### TASK TO CARRY OUT
Write only the number of lines below in which "instances" occurs.

### DATASET
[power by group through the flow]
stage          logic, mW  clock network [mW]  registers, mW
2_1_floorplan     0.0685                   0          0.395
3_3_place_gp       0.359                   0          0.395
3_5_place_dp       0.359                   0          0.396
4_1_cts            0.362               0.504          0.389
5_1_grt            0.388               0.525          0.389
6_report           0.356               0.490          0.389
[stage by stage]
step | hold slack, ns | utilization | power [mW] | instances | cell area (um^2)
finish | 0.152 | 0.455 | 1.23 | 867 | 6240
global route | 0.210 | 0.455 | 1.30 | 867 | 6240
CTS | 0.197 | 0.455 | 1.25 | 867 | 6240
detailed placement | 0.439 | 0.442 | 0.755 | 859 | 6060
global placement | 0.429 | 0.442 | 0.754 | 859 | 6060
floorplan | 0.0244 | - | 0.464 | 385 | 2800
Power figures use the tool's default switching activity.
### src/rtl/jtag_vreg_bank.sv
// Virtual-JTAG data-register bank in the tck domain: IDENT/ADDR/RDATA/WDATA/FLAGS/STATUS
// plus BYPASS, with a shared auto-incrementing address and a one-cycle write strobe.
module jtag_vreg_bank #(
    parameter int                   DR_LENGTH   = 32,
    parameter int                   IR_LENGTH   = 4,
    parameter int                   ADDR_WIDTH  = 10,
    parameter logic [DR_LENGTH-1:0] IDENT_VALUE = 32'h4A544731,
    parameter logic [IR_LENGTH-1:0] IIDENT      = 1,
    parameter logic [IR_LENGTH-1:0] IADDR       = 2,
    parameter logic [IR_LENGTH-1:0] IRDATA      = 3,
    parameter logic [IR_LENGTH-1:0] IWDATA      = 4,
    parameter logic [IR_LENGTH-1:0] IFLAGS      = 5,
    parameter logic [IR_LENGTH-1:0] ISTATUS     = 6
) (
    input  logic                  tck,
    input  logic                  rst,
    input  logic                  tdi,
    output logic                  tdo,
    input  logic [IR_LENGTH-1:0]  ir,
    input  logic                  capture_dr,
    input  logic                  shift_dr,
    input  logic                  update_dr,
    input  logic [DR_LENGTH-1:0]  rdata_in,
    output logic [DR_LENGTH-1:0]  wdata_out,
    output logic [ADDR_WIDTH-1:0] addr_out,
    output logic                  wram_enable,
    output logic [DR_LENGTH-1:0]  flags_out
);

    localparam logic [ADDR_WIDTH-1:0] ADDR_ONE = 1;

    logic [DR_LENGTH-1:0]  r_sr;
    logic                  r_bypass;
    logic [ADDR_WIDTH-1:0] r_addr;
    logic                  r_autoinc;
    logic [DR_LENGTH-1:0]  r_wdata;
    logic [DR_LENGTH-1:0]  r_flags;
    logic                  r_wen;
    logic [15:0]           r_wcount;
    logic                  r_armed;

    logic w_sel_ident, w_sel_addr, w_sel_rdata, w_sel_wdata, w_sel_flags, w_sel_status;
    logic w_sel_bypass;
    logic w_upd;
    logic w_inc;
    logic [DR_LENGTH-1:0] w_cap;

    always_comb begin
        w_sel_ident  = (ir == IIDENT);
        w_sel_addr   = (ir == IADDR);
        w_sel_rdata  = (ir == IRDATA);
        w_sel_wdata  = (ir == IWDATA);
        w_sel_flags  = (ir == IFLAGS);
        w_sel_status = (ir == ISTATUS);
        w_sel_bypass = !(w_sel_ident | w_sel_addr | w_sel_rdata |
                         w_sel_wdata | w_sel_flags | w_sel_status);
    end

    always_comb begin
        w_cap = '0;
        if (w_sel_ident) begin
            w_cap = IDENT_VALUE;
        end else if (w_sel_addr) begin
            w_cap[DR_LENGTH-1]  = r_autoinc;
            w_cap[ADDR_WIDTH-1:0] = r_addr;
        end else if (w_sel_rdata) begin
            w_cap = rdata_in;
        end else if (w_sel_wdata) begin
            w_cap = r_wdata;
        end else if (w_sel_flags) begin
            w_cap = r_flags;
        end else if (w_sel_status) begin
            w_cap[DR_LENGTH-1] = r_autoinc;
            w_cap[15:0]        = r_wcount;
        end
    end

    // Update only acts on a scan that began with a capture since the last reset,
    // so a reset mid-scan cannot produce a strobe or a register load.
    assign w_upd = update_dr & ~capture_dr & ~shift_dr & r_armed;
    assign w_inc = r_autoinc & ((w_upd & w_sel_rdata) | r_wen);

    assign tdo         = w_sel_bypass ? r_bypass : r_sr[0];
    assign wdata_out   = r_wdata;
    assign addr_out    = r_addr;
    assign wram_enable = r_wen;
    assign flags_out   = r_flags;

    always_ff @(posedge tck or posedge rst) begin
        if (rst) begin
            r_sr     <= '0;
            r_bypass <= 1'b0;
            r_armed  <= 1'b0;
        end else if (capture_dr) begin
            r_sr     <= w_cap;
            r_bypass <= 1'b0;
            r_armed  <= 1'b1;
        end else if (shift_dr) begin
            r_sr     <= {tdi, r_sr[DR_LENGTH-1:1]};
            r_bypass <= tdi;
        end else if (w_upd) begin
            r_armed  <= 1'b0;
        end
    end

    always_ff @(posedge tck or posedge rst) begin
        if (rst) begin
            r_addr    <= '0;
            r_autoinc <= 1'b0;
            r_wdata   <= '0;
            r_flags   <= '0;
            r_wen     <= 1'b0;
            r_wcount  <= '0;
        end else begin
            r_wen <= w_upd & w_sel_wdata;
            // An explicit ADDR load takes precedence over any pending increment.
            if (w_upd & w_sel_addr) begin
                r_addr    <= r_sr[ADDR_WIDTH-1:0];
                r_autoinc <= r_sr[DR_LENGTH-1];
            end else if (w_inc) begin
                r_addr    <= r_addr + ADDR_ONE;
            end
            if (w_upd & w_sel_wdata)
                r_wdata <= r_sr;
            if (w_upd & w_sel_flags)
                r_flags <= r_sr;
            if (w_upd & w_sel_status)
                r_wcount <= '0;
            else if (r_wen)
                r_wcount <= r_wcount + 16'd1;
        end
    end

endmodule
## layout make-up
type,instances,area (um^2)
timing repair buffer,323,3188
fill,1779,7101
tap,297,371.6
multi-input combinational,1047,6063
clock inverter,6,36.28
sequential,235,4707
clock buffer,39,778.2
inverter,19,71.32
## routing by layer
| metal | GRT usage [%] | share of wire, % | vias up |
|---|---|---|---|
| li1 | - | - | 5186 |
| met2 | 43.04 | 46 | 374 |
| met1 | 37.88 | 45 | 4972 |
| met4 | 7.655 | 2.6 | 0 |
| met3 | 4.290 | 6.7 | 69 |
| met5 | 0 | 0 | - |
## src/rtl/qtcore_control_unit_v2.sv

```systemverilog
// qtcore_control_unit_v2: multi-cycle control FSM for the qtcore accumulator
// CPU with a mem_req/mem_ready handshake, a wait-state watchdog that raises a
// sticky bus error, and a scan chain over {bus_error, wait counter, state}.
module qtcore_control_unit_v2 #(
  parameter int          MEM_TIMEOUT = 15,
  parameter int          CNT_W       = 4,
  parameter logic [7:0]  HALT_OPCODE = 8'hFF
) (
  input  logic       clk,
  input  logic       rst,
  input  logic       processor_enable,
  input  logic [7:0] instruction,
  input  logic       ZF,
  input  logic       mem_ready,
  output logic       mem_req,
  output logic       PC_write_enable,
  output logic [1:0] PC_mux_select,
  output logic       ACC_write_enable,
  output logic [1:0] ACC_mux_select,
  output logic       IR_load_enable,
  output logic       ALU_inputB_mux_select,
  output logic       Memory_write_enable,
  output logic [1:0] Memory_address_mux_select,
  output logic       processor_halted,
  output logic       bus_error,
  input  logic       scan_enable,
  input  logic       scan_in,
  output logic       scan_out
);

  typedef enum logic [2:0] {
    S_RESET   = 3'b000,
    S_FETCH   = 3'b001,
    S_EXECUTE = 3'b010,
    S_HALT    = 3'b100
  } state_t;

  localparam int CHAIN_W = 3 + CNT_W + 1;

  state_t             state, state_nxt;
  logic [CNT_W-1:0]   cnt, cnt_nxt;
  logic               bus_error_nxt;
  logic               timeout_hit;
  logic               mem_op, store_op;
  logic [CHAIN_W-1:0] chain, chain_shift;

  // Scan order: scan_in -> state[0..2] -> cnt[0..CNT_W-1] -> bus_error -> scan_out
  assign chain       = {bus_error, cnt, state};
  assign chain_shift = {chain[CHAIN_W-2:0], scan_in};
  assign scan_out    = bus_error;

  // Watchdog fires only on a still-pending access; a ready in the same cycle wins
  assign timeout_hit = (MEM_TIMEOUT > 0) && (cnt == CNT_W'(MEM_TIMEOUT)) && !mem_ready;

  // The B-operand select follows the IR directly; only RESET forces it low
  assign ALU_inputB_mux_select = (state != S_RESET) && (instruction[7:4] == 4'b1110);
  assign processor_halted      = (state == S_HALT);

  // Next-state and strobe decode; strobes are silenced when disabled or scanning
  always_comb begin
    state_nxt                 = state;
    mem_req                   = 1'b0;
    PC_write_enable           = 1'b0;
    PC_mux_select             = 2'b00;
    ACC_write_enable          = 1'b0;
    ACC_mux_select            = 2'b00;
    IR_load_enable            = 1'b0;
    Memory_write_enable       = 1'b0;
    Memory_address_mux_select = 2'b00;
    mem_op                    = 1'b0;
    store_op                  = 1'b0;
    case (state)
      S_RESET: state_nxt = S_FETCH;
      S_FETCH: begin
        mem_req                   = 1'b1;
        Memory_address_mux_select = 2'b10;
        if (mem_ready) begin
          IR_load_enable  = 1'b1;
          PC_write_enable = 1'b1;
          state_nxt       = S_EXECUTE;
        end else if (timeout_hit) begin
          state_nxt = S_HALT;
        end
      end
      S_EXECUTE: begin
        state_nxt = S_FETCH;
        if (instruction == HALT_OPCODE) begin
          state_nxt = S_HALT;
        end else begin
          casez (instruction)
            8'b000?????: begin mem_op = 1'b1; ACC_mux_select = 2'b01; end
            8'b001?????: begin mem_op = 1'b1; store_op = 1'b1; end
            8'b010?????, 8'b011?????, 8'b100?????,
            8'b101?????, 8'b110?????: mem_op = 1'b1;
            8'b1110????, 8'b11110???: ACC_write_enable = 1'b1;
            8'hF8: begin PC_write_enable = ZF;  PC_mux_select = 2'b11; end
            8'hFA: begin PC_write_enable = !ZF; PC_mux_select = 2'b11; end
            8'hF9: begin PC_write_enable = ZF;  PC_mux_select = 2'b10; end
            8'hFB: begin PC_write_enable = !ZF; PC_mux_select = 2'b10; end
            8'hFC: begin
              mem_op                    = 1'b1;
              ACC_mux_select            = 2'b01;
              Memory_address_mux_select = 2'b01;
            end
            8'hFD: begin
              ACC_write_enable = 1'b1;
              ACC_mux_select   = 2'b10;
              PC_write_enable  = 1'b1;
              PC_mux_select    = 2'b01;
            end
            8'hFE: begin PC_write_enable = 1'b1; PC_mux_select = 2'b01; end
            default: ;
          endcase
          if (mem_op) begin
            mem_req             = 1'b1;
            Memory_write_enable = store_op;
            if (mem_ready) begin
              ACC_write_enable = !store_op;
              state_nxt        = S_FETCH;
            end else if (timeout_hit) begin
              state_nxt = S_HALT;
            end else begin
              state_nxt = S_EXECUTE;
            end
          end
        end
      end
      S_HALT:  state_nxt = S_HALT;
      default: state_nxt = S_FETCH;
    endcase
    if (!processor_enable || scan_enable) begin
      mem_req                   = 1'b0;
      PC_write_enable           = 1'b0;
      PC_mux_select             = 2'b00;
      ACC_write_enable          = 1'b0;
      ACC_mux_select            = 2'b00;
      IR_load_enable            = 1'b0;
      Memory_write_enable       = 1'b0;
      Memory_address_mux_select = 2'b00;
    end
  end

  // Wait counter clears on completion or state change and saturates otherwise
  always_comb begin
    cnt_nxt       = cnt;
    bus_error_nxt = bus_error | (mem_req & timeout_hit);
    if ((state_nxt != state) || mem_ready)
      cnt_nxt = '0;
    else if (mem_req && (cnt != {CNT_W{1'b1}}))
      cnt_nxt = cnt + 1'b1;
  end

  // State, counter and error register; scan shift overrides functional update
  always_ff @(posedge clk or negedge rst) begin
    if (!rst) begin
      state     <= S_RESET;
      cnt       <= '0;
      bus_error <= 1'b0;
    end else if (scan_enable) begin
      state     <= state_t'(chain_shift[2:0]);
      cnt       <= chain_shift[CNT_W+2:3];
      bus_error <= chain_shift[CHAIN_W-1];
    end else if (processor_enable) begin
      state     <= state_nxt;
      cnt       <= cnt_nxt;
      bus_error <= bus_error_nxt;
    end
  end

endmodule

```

### ANSWER TO THIS EXERCISE
2